Two years ago, I was filled with such hope.  Hope that my child would be normal, pain free, that we could put all this cranio and Chiari nonsense behind us.  Hope that she'd no longer need early intervention, hope that she'd have absolutely no need of special ed, hope that she would be... normal. 

One year ago, I didn't celebrate inwardly as I thought I would on that day two years ago.  Some things had improved, but there were still things that I thought would magically go away... and they hadn't.  I sat staring at another MRI, wondering if another surgery would cure my child.  Fix her.  Make her normal.  And I dreaded the evaluation that was coming just 7 days later. Dreaded what they would say about my child that I'd moved heaven and earth for...

Today, I celebrate.  Today, I am again filled with hope.  Not a hope that my child will be normal.  She's not normal.  And I wouldn't change that for anything.  It's what makes her special.  She thinks differently than I do... than most people do... but in all honestly, she thinks better than most people do.

No, today, I am filled with hope, because hope is a gift from God.  It's not something I can muster up.  But it's something I can claim.  So this is my prayer for my oldest, my broken and mended tea cup.

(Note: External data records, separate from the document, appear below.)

--- flow/config.mk ---
export PLATFORM = sky130hd
export DESIGN_NAME = microprocessor
export DESIGN_NICKNAME = microprocessor
export VERILOG_FILES = /design/flow/design.v
export SDC_FILE = /design/flow/constraint.sdc
export NUM_CORES = 4
export LEC_CHECK = 0
export ABC_AREA = 1
export CAP_MARGIN = 20
export CELL_PAD_IN_SITES_GLOBAL_PLACEMENT = 1
export CORE_MARGIN = 2
export CORE_UTILIZATION = 40
export CTS_CLUSTER_DIAMETER = 44
export CTS_CLUSTER_SIZE = 93
export GPL_ROUTABILITY_DRIVEN = 1
export GPL_TIMING_DRIVEN = 0
export MAX_ROUTING_LAYER = met4
export MIN_ROUTING_LAYER = met2
export SETUP_SLACK_MARGIN = -0.15
export SLEW_MARGIN = 25
--- flow/constraint.sdc ---
create_clock -name core_clock -period 6.0 [get_ports {clk}]
set_input_delay 1.2000 -clock core_clock [delete_from_list [all_inputs] [get_ports {clk}]]
set_output_delay 1.2000 -clock core_clock [all_outputs]
set_load 0.01 [all_outputs]
--- flow/design.v ---
module alu(A, B, selector, R, flagZ, flagN, flagC);
    parameter BUS_SIZE = 32;
    input[BUS_SIZE - 1: 0] A;
    input[BUS_SIZE - 1: 0] B;
    input[2: 0] selector;
    output flagZ;
    output flagN;
    output reg flagC;
    output reg [BUS_SIZE - 1 : 0] R;
	always @(A, B, selector)
	begin
		flagC = 1'b0;
		if (selector == 3'b000)	
			{flagC, R} = A + B;
		else if (selector == 3'b001)
			R = A - B;
		else if (selector == 3'b010)
			R = A & B;
		else if (selector == 3'b011)
			R = A | B;
		else if (selector == 3'b100)
			R = A ^ B;
		else 
			R = {BUS_SIZE{1'b0}};
	end 
	assign flagZ = ~(|R);
	assign flagN = R[BUS_SIZE - 1];
endmodule
module extend_sign(dataIn, dataOut);
	parameter BUS_IN = 16;
	parameter BUS_SIZE = 32;
	input [BUS_IN - 1 : 0] dataIn;
	output [BUS_SIZE - 1 : 0] dataOut;
	assign dataOut = {{(BUS_SIZE - BUS_IN){dataIn[BUS_IN - 1]}}, dataIn};
endmodule 
module register(D, Q, enable, clk, rst);
	parameter BUS_SIZE = 32;
	input [BUS_SIZE - 1 : 0] D;
	input enable;
	input clk;
	input rst;
	output reg [BUS_SIZE - 1 : 0] Q;
	always @(posedge clk)
	begin
		if (rst)
			Q <= {BUS_SIZE{1'b0}};
		else if(enable)
			Q <= D;
	end
endmodule
module ports(
    input [2:0] portWrite,
    input valueWrite,
    input enWrite,
    output [7:0] valuePort,
    input clk,
    input rst
    );
	reg [7:0] enable;
	always @(portWrite, valueWrite)
	begin
		case(portWrite)
			3'd0:	enable = {{7{1'b0}}, 1'b1};
			3'd1:	enable = {{6{1'b0}}, 1'b1, {1{1'b0}}};
			3'd2:	enable = {{5{1'b0}}, 1'b1, {2{1'b0}}};
			3'd3:	enable = {{4{1'b0}}, 1'b1, {3{1'b0}}};
			3'd4:	enable = {{3{1'b0}}, 1'b1, {4{1'b0}}};
			3'd5:	enable = {{2{1'b0}}, 1'b1, {5{1'b0}}};
			3'd6:	enable = {{1{1'b0}}, 1'b1, {6{1'b0}}};
			3'd7:	enable = {1'b1, {7{1'b0}}};
		endcase 	
	end
	genvar i;
	generate
		for (i = 0; i < 8; i = i + 1)
		begin: GENERATE_REGISTERS_BLOCK
			register #(.BUS_SIZE(1)) regi (
				.D(valueWrite),
				.Q(valuePort[i]),
				.enable(enable[i] & enWrite),
				.clk(clk),
				.rst(rst)
			);
		end
	endgenerate
endmodule
module port_memory(dirSelect, enWrMemory, enWrPort, selectRead, inputPorts, valueWriteMem);
    input [7:0] dirSelect;
    output reg enWrMemory;
    output reg enWrPort;
    output reg selectRead;
    input [1:0] inputPorts;
    output reg [31:0] valueWriteMem;
    always @(*) begin
        selectRead = 1'b0;
        valueWriteMem = 32'b0;
        enWrMemory = 1'b0;
        enWrPort = 1'b0;
        if (dirSelect < 7'd8)
        begin
            enWrMemory = 1'b0;
            enWrPort = 1'b1;
        end else if (dirSelect == 7'd8 || dirSelect == 7'd9) begin
            selectRead = 1'b1;
            if (dirSelect == 7'd8) begin
                valueWriteMem = {{31'b0}, inputPorts[0]};              
            end else begin
                valueWriteMem = {{31'b0}, inputPorts[1]};
            end
        end else begin
            enWrMemory = 1'b1;
            enWrPort = 1'b0;
        end
    end
endmodule
module sram(outA, outB, clk, enWrite, writeData, dirWrite, dirA, dirB);
	parameter BUS_SIZE = 32;
	parameter DIR_SIZE_INTERNAL = 5;
	parameter MEM_SIZE = 32;
	input clk;
	input enWrite;
	input [BUS_SIZE - 1 : 0] writeData;
	input [DIR_SIZE_INTERNAL - 1 : 0] dirWrite;
	input [DIR_SIZE_INTERNAL - 1 : 0] dirA;
	input [DIR_SIZE_INTERNAL - 1 : 0] dirB;
	output [BUS_SIZE - 1 : 0] outA;
	output [BUS_SIZE - 1 : 0] outB;
	reg [BUS_SIZE - 1 : 0] MEM [0 : MEM_SIZE - 1];
	assign outA = (dirA == {DIR_SIZE_INTERNAL{1'b0}}) ? {BUS_SIZE{1'b0}} : MEM[dirA];
	assign outB = (dirB == {DIR_SIZE_INTERNAL{1'b0}}) ? {BUS_SIZE{1'b0}} : MEM[dirB];
	always @(posedge clk)
	begin
		if (enWrite)
			MEM[dirWrite] <= writeData;
	end	
endmodule 
module program_counter(clk, rst, enable, dirInBranch, dirInJump, dirSel, dirOut);
	parameter DIR_SIZE = 32;
	input clk;
	input rst;
	input enable;
	input [1 : 0] dirSel;
	input [DIR_SIZE - 1 : 0] dirInBranch;
	input [DIR_SIZE - 1 : 0] dirInJump;
	output reg [DIR_SIZE - 1 : 0] dirOut;
	wire [DIR_SIZE - 1 : 0] dirBranch_src, dirJump_src, dirNormal, dirOut_src;	
	reg [DIR_SIZE - 1 : 0] dirOut_A, dirOut_B, dirBranch, dirJump;
	assign dirOut_src = dirSel[0] == 1'b1 ? dirBranch : (dirSel[1] == 1'b1 ? dirJump_src : dirNormal);
	assign dirBranch_src = dirOut_B + dirInBranch;	
	assign dirJump_src = dirOut_B + dirInJump;
	assign dirNormal = dirOut + {{(DIR_SIZE - 1){1'b0}}, 1'b1};
	always @(posedge clk) begin
	   if (rst)
	       dirOut <= {DIR_SIZE{1'b0}};
	   else
	       dirOut <= dirOut_src;
	end	
	always @(posedge clk) begin
	   if (rst) begin
	       dirOut_A <= {DIR_SIZE{1'b0}};
	       dirOut_B <= {DIR_SIZE{1'b0}};
	       dirJump <= {DIR_SIZE{1'b0}};
	       dirBranch <= {DIR_SIZE{1'b0}};
	   end else begin
	       dirOut_A <= dirOut;
	       dirOut_B <= dirOut_A;
	       dirJump <= dirJump_src;
	       dirBranch <= dirBranch_src;
	   end
	end
endmodule 
module control_path(opCode, functionCode, MemaReg, enWrSram, ALUSelector, enWriteMemory, enablePC, fteALU, clk, rst, regDst, flagZ, dirSelPC);
	parameter BUS_SIZE = 32;
	parameter DIR_SIZE = 32;
	parameter OPC_SIZE = BUS_SIZE;
	input [6 - 1 : 0] opCode;
	input [6 - 1 : 0] functionCode;
	input clk;
	input rst;
	input flagZ;
	output reg MemaReg;
	output reg enWrSram;
	output reg [2 : 0] ALUSelector;
	output reg fteALU;
	output reg enWriteMemory;
	output reg enablePC;
	output reg regDst;
	output [1:0] dirSelPC;	
	reg branch_src;
	reg branch_A;
	reg branch_B;
	reg jump;
	reg regDst_src;
	reg [2 : 0] ALUSelector_src;
	reg fteALU_src;
	reg enWriteMemory_src; 
	reg enWriteMemory_A;
	reg MemaReg_src;
	reg MemaReg_A;
	reg MemaReg_B;
	reg enWrSram_src;
	reg enWrSram_A;
	reg enWrSram_B;
	always @(posedge clk) begin
	   if (rst) begin
	       regDst <= 1'b0;
	       ALUSelector <= 3'b000;
	       fteALU <= 1'b0;
	       branch_A <= 1'b0;
	       branch_B <= 1'b0;
	       enWriteMemory_A <= 1'b0;
	       enWriteMemory <= 1'b0;
	       MemaReg_A <= 1'b0;
	       MemaReg_B <= 1'b0;
	       MemaReg <= 1'b0;
	       enWrSram <= 1'b0;
	       enWrSram_A <= 1'b0;
	       enWrSram_B <= 1'b0;
	   end else begin
	       regDst <= regDst_src;
	       fteALU <= fteALU_src;
	       ALUSelector <= ALUSelector_src;
	       branch_A <= branch_src;
	       branch_B <= branch_A;
	       enWriteMemory_A <= enWriteMemory_src;
	       enWriteMemory <= enWriteMemory_A;
	       MemaReg_A <= MemaReg_src;
	       MemaReg_B <= MemaReg_A;
	       MemaReg <= MemaReg_B;
	       enWrSram_A <= enWrSram_src;
	       enWrSram_B <= enWrSram_A;
	       enWrSram <= enWrSram_B;
	   end
	end
	assign dirSelPC = {jump, branch_B & flagZ};
	always @(opCode, functionCode)
	begin
		MemaReg_src = 1'b0;
		enWrSram_src = 1'b0;
		ALUSelector_src = 3'b000;
		enWriteMemory_src = 1'b0;
		branch_src = 1'b0;
		jump = 1'b0;
		enablePC = 1'b1;
		fteALU_src = 1'b0;
		regDst_src = 1'b0;		
		if (opCode == 6'b0) begin
			regDst_src = 1'b1;
			case (functionCode)
				6'b100000: begin  
					ALUSelector_src = 3'b000;
                    enWrSram_src = 1'b1;
                end
				6'b100010: begin  
					ALUSelector_src = 3'b001;
                    enWrSram_src = 1'b1;
                end
				6'b100100: begin 
					ALUSelector_src = 3'b010;
                    enWrSram_src = 1'b1;
                end
				6'b100101: begin 
					ALUSelector_src = 3'b011;
                    enWrSram_src = 1'b1;
                end
				6'b100110: begin 
					ALUSelector_src = 3'b100;
                    enWrSram_src = 1'b1;
                end
				6'b000000: begin 
					ALUSelector_src = 3'b000;
			     end
				default: begin
					ALUSelector_src = 3'b000;
					enWrSram_src = 1'b0;
                end
			endcase
		end
		else begin
			case(opCode)
				6'b100011: begin  
					enWrSram_src = 1'b1;	
					fteALU_src = 1'b1;
					MemaReg_src = 1'b1;
				end
				6'b101011: begin  
					fteALU_src = 1'b1;
					enWriteMemory_src = 1'b1;
					regDst_src = 1'b0;
					MemaReg_src = 1'b0;
				end
				6'b000100: begin  
					branch_src = 1'b1;
					ALUSelector_src = 3'b001;
					regDst_src = 1'b0;	
					MemaReg_src = 1'b0;
				end
				6'b000010: begin  
					jump = 1'b1;
					regDst_src = 1'b0;
					fteALU_src = 1'b0;
					branch_src = 1'b0;	
					MemaReg_src = 1'b0;
					ALUSelector_src = 3'b000;
				end
				6'b001111: begin  
					regDst_src = 1'b0;
					fteALU_src = 1'b1;
					enWrSram_src = 1'b1;
				end
				6'b001000: begin  
				    fteALU_src = 1'b1;
					ALUSelector_src = 3'b000;
					enWrSram_src = 1'b1;
					regDst_src = 1'b0;
				end
				6'b001100: begin  
				    fteALU_src = 1'b1;
					ALUSelector_src = 3'b010;	
					enWrSram_src = 1'b1;
					regDst_src = 1'b0;
				end
				6'b001101: begin  
				    fteALU_src = 1'b1;
					ALUSelector_src = 3'b011;
					enWrSram_src = 1'b1;
					regDst_src = 1'b0; 
				end
				6'b001110: begin  
				    fteALU_src = 1'b1;
					ALUSelector_src = 3'b100;	
					enWrSram_src = 1'b1;
					regDst_src = 1'b0;
				end
				default: begin
					enWrSram_src = 1'b0;
					regDst_src = 1'b0;
					fteALU_src = 1'b0;
				end
			endcase
		end
	end
endmodule 
module data_path(opCode, MemaReg, enWrSram, ALUSelector, enablePC, fteALU, clk, rst, regDst, flagZ, dirSelPC, ALU_res_memory, outMemory_memory, DRB_reg_file_memory, imem_addr, imem_data);
	parameter BUS_SIZE = 32;
	parameter DIR_SIZE = BUS_SIZE;
	parameter OPC_SIZE = BUS_SIZE; 
	parameter DIR_SIZE_INTERNAL = 5;  
	input clk;
	input rst;
	input MemaReg;
	input enWrSram;
	input [2 : 0] ALUSelector;
	input enablePC;
	input fteALU;
	input regDst;
	output reg flagZ;
	input [1:0] dirSelPC;
	output [BUS_SIZE - 1 : 0] ALU_res_memory;
	input [BUS_SIZE - 1 : 0] outMemory_memory;
	output [BUS_SIZE - 1 : 0] DRB_reg_file_memory;	
	output [7 : 0] imem_addr;
	input [OPC_SIZE - 1 : 0] imem_data;
	output [OPC_SIZE - 1 : 0] opCode;
	wire [BUS_SIZE - 1 : 0] ALU_res;
	wire [BUS_SIZE - 1 : 0] DW_reg_file;	
	wire [BUS_SIZE - 1 : 0] ALU_inB;
	wire [BUS_SIZE - 1 : 0] extendedData6;
	wire [DIR_SIZE - 1 : 0] dirPC;
	wire [DIR_SIZE_INTERNAL - 1 : 0] dirWriteRF;
	wire flagN, flagC;
	reg [OPC_SIZE - 1 : 0] opCode_reg;
	wire [OPC_SIZE - 1 : 0] opCode_src;
	reg [BUS_SIZE - 1 : 0] DRA_reg_file_reg;
    reg [BUS_SIZE - 1 : 0] DRB_reg_file_reg;
    reg [BUS_SIZE - 1 : 0] DRB_B_reg_file_reg;
	wire [BUS_SIZE - 1 : 0] DRA_reg_file_src;
	wire [BUS_SIZE - 1 : 0] DRB_reg_file_src;
	wire [BUS_SIZE - 1 : 0] ALU_res_src;
	reg [BUS_SIZE - 1 : 0] ALU_res_reg;
	reg [BUS_SIZE - 1 : 0] ALU_B_res_reg;
	wire flagZ_src;
	wire [DIR_SIZE_INTERNAL - 1 : 0] RtE_src;
	reg [DIR_SIZE_INTERNAL - 1 : 0] RtE_reg;
	wire [DIR_SIZE_INTERNAL - 1 : 0] RdE_src;
	reg [DIR_SIZE_INTERNAL - 1 : 0] RdE_reg;
	wire [DIR_SIZE_INTERNAL - 1 : 0] dirWriteRF_src;
	reg [DIR_SIZE_INTERNAL - 1 : 0] dirWriteRFA_reg;
	reg [DIR_SIZE_INTERNAL - 1 : 0] dirWriteRFB_reg;
	reg [BUS_SIZE - 1 : 0] outMemory_reg;
	wire [BUS_SIZE - 1 : 0] extendedData16_src;
	reg [BUS_SIZE - 1 : 0] extendedData16_reg;
	assign RtE_src = opCode_reg[15 : 11];
	assign RdE_src = opCode_reg[20 : 16];
	assign opCode = opCode_reg;
	assign ALU_res_memory = ALU_res_reg;
	always @(posedge clk) begin
	   if (rst) begin
	       opCode_reg <= {OPC_SIZE{1'b0}};
	       DRA_reg_file_reg <= {BUS_SIZE{1'b0}};
	       DRB_reg_file_reg <= {BUS_SIZE{1'b0}};
	       DRB_B_reg_file_reg <= {BUS_SIZE{1'b0}};
	       ALU_res_reg <= {BUS_SIZE{1'b0}};
	       ALU_B_res_reg <= {BUS_SIZE{1'b0}};
	       RtE_reg <= {DIR_SIZE_INTERNAL{1'b0}};
	       RdE_reg <= {DIR_SIZE_INTERNAL{1'b0}};
	       dirWriteRFA_reg <= {DIR_SIZE_INTERNAL{1'b0}};
	       dirWriteRFB_reg <= {DIR_SIZE_INTERNAL{1'b0}};
	       outMemory_reg <= {BUS_SIZE{1'b0}};
	       extendedData16_reg <= {BUS_SIZE{1'b0}};
	       flagZ <= 1'b0;
	   end else begin
	       opCode_reg <= opCode_src;
	       DRA_reg_file_reg <= DRA_reg_file_src;
	       DRB_reg_file_reg <= DRB_reg_file_src;
	       DRB_B_reg_file_reg <= DRB_reg_file_reg; 
	       ALU_res_reg <= ALU_res_src;
	       ALU_B_res_reg <= ALU_res_reg;
	       RdE_reg <= RdE_src;
	       RtE_reg <= RtE_src;
	       dirWriteRFA_reg <= dirWriteRF_src;
	       dirWriteRFB_reg <= dirWriteRFA_reg;
	       outMemory_reg <= outMemory_memory;
	       flagZ <= flagZ_src;
	       extendedData16_reg <= extendedData16_src;
	   end	   
	end
	assign DW_reg_file = MemaReg ? outMemory_reg : ALU_B_res_reg;
	assign ALU_inB = fteALU ? extendedData16_reg : DRB_reg_file_reg;
	assign dirWriteRF_src = regDst ? RtE_reg : RdE_reg;
	assign DRB_reg_file_memory = DRB_B_reg_file_reg; 
	sram #(.BUS_SIZE(BUS_SIZE), .DIR_SIZE_INTERNAL(DIR_SIZE_INTERNAL)) RegFile (
		.outA(DRA_reg_file_src),
		.outB(DRB_reg_file_src),
		.clk(clk),
		.enWrite(enWrSram),
		.writeData(DW_reg_file),
		.dirWrite(dirWriteRFB_reg),  
		.dirA(opCode_reg[25 : 21]),  
		.dirB(opCode_reg[20 : 16])  
	);
	assign imem_addr = dirPC[7 : 0];
	assign opCode_src = imem_data;
	alu #(.BUS_SIZE(BUS_SIZE)) MyALU (
		.A(DRA_reg_file_reg),
		.B(ALU_inB),
		.selector(ALUSelector),
		.R(ALU_res_src),
		.flagZ(flagZ_src),
		.flagN(flagN),
		.flagC(flagC)
	);
	extend_sign #(.BUS_IN(16), .BUS_SIZE(BUS_SIZE)) ex_signal16(
		.dataIn(opCode_reg[15 : 0]),
		.dataOut(extendedData16_src)
	);
	extend_sign #(.BUS_IN(26), .BUS_SIZE(BUS_SIZE)) ex_signal6(
		.dataIn(opCode_reg[25 : 0]),
		.dataOut(extendedData6)
	);
	program_counter #(.DIR_SIZE(DIR_SIZE)) MyPC(
		.clk(clk),
		.rst(rst),
		.enable(enablePC),
		.dirInBranch(extendedData16_reg),
		.dirInJump(extendedData6),
		.dirSel(dirSelPC),
		.dirOut(dirPC)
	);
endmodule 
module microprocessor(clk, rst, outputPorts, inputPorts, imem_addr, imem_data, dmem_addr, dmem_we, dmem_wdata, dmem_rdata);
	parameter BUS_SIZE = 32;
	parameter DIR_SIZE = BUS_SIZE;
	parameter OPC_SIZE = BUS_SIZE; 
	parameter DIR_SIZE_INTERNAL = 5;  
	input clk;
	input rst;
	input [1:0] inputPorts;
	output [7:0] outputPorts;
	output [7:0] imem_addr;
	input [31:0] imem_data;
	output [7:0] dmem_addr;
	output dmem_we;
	output [31:0] dmem_wdata;
	input [31:0] dmem_rdata;
	wire MemaReg;
	wire rst_n;
	wire enWrSram;
	wire [2 : 0] ALUSelector;
	wire enWriteMemory;
	wire branch;
	wire jump;
	wire enablePC;
	wire fteALU;
	wire regDst;
	wire [OPC_SIZE - 1 : 0] opCode;
	wire flagZ;
	wire [1:0] dirSelPC;
	wire [BUS_SIZE - 1 : 0] outMemory;
	wire [BUS_SIZE - 1 : 0] DRB_reg_file;
	wire [BUS_SIZE - 1 : 0] ALU_res;	
	assign rst_n = rst;
	data_path #(.BUS_SIZE(BUS_SIZE), .DIR_SIZE(DIR_SIZE)) myData(
		.opCode(opCode),
		.MemaReg(MemaReg),
		.enWrSram(enWrSram),
		.ALUSelector(ALUSelector),
		.enablePC(enablePC),
		.fteALU(fteALU),
		.clk(clk),
		.rst(rst_n),
		.regDst(regDst),
		.dirSelPC(dirSelPC),
		.flagZ(flagZ),
		.ALU_res_memory(ALU_res),
		.outMemory_memory(outMemory),
		.DRB_reg_file_memory(DRB_reg_file),
		.imem_addr(imem_addr),
		.imem_data(imem_data)
	);
	control_path #(.BUS_SIZE(BUS_SIZE), .DIR_SIZE(DIR_SIZE)) myControl(
		.opCode(opCode[31:26]),
		.functionCode(opCode[5:0]),
		.MemaReg(MemaReg),
		.enWrSram(enWrSram),
		.ALUSelector(ALUSelector),
		.enWriteMemory(enWriteMemory),
		.fteALU(fteALU),
		.enablePC(enablePC),
		.clk(clk),
		.rst(rst_n),
		.regDst(regDst),
		.dirSelPC(dirSelPC),
		.flagZ(flagZ)	
	);
	wire [7:0] dirmemory;
	wire enablePortsController;
	wire enableMemoryController;
	wire selectReadMemory;
	wire [31:0] valueWriteMemAlt, memoryOut;
	assign dirmemory = ALU_res[7:0];
	assign dmem_addr = dirmemory;
	assign dmem_we = enWriteMemory & enableMemoryController;
	assign dmem_wdata = DRB_reg_file;
	assign memoryOut = dmem_rdata;
	assign outMemory = !selectReadMemory ? memoryOut : valueWriteMemAlt;
	port_memory cont_mem(
	   .dirSelect(dirmemory),
	   .enWrMemory(enableMemoryController),
	   .enWrPort(enablePortsController),
	   .selectRead(selectReadMemory),
	   .inputPorts(inputPorts),
	   .valueWriteMem(valueWriteMemAlt)
	);
	ports pt(
        .portWrite(dirmemory[2:0]),
        .valueWrite(DRB_reg_file[0]),
        .enWrite(enablePortsController & enWriteMemory),
        .valuePort(outputPorts),
        .clk(clk),
        .rst(rst_n)
	);
endmodule 
--- flow/run.sh ---
#!/bin/bash
# the make line also repeats each setting of config.mk as NAME=value (left out here)
make -C /OpenROAD-flow-scripts/flow DESIGN_CONFIG=/design/flow/config.mk WORK_HOME=/design/flow/orfs CLKGATE_MAP_FILE= finish
==> Changelog: implementation, run 1 <==
## Implementation

* Core Box Area at 163,000 sq um
* Num Clock Sinks at 1,345
* Area after DPL at 71,700 sq um
* Number of cell rows at 148
* FP Util at 40.2%
* XORs/XNORs by Area at 0.0536%
* Largest area contributor in the netlist: edfxtp_1
* Setup Buffers After CTS at 0
* Total Routing Usage GR at 84.6%
* Fail Step: global routing (5_1_grt)
* Distinct lib cells used at 47
* Top logic family: AND-OR/OR-AND gates
* AO/OA Area Share at 18.9%
* I/O pins at 125
* Ys cells at 7,292
* Cts hold-fix bufs at 0
* Top FF cell, synth: edfxtp_1
* Post-Syn Area at 65,400 sq um
* Simple Share, Synth at 15.3%
* HPWL Detailed at 301 mm
* Mux area share at 0.551%
* Outcome: stopped before the end
* Total CTS buffers at 180
* EDFF count, synth at 1,024
* Die width at 408 microns
* Max-area cell share at 47.0%
* Post-synth ARST share at 0%
* Post-Syn Instances at 7,292
* I/O Buffers at 124
* Inst Count DP at 9,672
* Synth top cell by count: nor2_1
* Most instantiated cells after synthesis: nor2_1, o21ai_0, edfxtp_1
* Routability cong. at 1.38
* Top cells, area: edfxtp_1, nor2_1, o21ai_0
* Post-CTS sizing at 0
* CTS Buffer Depth at 3
* Stop err: [ERROR GRT-0116] Global routing finished with congestion. Check the congestion regions in the DRC Viewer.
* Net Count, Synth at 7,482
* Fa+ha+maj area frac at 2.38%
* Flops & latches, synth at 1,345
* # H-tree levels at 4
* Yosys warns at 8
* Seq share, synth at 56.8%
* Die Area at 167,000 sq um
* YS chip area at 65,400 sq um
* Die H at 408 microns
* Clk root buf: clkbuf_16
* Gr ovfl total at 2,523
* Avg Cell Area, Syn at 8.97 sq um
[routing by layer]
metal | global-route usage (%) | GRT overflow
met4 | 64.7 | 135
met2 | 88.3 | 347
met5 | - | -
met3 | 91.8 | 2041
met1 | - | -
[stage by stage]
| stage | setup slack [ps] | hold WS (ps) |
|---|---|---|
| floorplan | 3060 | 388 |
| global placement | 266 | 395 |
| detailed placement | 581 | 396 |
| CTS | 571 | 406 |
==> run 2: changes to the inputs <==
ABC_AREA = not set   (was 1)
CELL_PAD_IN_SITES_GLOBAL_PLACEMENT = not set   (was 1)
CTS_CLUSTER_DIAMETER = not set   (was 44)
CTS_CLUSTER_SIZE = not set   (was 93)
GPL_ROUTABILITY_DRIVEN = not set   (was 1)
GPL_TIMING_DRIVEN = not set   (was 0)
MAX_ROUTING_LAYER = not set   (was met4)
MIN_ROUTING_LAYER = not set   (was met2)
SETUP_SLACK_MARGIN = not set   (was -0.15)
SLEW_MARGIN = 20   (was 25)
clock period = 5.01 ns   (was 6.0 ns; I/O delays follow)
==> run 2 against run 1 <==
The run now finishes clean. Synthesized area shrank 2.9%. Die size down 2.9%. Synthesized cell count fell by 35%.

 do not cease to give thanks for you, remembering you in my prayers, that the God of our Lord Jesus Christ, the Father of glory, may give you the Spirit of wisdom and of revelation in the knowledge of Him, having the eyes of your hearts enlightened, that you may know what is the hope to which He has called you, what are the riches of His glorious inheritance in the saints,  and what is the immeasurable greatness of His power toward us who believe, according to the working of His great might  that He worked in Christ when He raised Him from the dead and seated Him at His right hand in the heavenly places,  far above all rule and authority and power and dominion, and above every name that is named, not only in this age but also in the one to come.